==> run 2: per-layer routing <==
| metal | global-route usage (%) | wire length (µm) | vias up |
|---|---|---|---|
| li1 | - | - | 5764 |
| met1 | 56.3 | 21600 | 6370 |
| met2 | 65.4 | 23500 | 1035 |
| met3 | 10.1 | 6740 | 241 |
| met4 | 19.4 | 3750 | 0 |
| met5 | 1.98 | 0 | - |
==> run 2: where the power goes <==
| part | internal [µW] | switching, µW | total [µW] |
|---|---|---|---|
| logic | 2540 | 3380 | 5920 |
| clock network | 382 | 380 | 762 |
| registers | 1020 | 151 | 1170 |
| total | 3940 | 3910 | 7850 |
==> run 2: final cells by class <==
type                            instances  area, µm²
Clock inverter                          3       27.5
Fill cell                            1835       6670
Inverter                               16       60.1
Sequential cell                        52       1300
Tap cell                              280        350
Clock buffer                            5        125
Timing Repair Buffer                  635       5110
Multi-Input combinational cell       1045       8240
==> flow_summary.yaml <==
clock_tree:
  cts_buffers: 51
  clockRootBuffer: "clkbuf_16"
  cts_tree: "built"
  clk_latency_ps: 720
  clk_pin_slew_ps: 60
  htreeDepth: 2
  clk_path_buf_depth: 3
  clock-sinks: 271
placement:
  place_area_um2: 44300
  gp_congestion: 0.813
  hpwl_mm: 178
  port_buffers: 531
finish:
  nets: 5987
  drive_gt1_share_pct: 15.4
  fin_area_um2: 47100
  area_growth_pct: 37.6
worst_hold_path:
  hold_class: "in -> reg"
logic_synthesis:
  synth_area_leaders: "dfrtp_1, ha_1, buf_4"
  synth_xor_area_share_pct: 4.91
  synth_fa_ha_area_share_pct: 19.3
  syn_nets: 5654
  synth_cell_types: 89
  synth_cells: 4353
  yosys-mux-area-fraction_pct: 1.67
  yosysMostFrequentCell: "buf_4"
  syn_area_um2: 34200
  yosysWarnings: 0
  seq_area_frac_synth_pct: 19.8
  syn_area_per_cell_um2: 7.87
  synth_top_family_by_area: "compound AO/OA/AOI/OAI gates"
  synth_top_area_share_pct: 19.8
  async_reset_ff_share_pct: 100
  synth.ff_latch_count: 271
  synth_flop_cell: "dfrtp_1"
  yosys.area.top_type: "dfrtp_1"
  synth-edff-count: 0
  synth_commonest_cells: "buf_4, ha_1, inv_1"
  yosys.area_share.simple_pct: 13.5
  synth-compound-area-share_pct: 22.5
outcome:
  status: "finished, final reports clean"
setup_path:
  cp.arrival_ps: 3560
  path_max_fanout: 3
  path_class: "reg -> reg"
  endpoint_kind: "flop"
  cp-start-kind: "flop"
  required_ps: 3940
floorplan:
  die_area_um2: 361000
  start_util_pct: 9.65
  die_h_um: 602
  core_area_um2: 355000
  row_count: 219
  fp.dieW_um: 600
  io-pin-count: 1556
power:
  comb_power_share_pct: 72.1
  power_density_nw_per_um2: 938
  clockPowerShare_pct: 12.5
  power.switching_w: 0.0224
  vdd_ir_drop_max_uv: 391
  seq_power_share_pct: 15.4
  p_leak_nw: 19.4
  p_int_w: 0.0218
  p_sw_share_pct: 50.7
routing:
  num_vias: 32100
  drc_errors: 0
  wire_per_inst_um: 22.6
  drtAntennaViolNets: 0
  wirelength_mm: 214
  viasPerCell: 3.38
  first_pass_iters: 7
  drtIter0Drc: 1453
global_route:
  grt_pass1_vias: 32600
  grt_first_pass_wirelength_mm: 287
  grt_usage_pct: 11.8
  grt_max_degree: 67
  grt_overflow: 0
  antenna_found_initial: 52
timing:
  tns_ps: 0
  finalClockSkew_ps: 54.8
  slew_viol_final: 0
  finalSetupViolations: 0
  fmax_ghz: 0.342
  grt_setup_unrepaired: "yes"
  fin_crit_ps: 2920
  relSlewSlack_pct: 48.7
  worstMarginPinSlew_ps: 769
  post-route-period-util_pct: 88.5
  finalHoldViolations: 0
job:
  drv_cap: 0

━━━━━━━━

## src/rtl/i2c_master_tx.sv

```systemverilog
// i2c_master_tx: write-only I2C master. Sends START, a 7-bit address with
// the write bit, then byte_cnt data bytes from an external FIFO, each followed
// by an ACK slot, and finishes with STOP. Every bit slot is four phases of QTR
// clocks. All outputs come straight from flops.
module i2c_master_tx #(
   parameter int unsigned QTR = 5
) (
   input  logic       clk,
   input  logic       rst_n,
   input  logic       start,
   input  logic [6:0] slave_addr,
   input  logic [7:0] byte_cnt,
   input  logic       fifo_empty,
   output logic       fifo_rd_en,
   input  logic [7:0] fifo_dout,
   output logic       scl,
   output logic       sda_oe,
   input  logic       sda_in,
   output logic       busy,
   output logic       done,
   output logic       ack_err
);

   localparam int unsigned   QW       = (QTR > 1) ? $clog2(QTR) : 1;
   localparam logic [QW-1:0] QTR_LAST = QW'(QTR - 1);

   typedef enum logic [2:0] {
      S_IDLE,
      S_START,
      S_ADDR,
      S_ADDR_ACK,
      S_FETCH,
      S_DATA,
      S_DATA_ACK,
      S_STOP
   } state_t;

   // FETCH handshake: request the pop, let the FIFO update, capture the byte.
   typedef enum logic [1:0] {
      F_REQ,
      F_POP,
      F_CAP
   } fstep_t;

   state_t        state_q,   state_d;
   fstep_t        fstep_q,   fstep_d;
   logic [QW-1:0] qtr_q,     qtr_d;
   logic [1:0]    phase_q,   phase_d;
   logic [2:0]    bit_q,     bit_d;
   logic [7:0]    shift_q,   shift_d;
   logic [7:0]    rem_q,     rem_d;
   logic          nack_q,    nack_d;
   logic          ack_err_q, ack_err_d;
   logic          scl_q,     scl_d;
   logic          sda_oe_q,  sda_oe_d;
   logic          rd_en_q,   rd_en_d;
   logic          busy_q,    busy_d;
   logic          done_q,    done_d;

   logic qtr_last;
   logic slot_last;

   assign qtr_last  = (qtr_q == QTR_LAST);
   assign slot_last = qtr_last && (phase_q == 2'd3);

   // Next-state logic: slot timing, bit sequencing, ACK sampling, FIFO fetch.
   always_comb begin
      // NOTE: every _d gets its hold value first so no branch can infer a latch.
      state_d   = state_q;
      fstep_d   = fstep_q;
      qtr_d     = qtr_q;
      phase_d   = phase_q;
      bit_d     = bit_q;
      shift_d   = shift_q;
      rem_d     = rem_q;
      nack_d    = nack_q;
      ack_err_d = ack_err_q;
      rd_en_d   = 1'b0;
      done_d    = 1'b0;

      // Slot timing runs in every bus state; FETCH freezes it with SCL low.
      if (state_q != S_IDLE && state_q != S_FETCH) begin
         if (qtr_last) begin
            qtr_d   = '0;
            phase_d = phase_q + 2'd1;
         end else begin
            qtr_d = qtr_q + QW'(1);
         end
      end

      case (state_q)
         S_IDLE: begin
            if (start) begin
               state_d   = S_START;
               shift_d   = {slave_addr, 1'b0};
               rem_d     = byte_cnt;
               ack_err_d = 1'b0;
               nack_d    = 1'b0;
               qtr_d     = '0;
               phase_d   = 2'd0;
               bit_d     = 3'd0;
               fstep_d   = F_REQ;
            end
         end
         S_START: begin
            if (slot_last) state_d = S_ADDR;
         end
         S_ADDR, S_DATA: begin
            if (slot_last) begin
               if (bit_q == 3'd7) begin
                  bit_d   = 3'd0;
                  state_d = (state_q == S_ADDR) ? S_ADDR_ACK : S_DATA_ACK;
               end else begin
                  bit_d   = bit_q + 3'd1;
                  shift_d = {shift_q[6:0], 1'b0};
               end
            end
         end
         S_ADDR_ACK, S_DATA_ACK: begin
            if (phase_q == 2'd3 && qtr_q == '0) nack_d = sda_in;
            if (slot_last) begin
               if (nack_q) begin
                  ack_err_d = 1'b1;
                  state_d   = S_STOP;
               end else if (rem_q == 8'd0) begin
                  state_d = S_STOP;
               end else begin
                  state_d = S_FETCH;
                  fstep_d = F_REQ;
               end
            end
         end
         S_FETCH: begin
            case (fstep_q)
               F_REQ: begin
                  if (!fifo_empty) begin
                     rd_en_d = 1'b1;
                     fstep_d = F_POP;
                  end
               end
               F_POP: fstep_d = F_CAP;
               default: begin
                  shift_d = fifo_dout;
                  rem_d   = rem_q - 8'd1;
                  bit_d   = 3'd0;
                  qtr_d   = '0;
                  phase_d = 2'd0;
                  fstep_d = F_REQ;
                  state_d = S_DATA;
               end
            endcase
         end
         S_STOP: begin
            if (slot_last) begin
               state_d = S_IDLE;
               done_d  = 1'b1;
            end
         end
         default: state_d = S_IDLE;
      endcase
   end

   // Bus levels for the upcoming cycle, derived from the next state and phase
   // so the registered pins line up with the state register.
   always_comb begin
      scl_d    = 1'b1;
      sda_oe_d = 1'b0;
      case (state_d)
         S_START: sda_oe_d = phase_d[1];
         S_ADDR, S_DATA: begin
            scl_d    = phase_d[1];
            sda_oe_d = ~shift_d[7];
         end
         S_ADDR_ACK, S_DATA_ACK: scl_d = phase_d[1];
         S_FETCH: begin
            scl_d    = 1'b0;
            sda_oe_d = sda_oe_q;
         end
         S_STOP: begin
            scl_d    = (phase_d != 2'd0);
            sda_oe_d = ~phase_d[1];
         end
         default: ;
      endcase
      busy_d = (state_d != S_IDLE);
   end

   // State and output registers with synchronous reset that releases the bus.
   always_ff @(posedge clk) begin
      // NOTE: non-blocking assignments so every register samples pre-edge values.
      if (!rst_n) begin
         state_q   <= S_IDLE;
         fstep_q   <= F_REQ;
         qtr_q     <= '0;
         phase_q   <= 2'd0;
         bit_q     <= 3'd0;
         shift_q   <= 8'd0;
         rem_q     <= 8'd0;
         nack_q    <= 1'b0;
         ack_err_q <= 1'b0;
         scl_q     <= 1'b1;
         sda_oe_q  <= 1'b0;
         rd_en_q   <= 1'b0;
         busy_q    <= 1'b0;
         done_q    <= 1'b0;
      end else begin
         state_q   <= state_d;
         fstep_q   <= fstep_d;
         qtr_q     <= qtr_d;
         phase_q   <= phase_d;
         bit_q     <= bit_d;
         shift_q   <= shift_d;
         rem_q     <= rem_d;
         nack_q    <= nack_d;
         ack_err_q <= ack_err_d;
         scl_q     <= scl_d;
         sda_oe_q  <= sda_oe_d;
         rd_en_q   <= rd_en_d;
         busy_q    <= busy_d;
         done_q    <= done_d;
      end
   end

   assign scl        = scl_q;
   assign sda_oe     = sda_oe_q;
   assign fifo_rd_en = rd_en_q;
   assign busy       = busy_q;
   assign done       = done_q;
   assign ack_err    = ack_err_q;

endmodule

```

━━━━━━━━

Say how many lines of the entries hold the string "total". Nothing but the number should be given.

2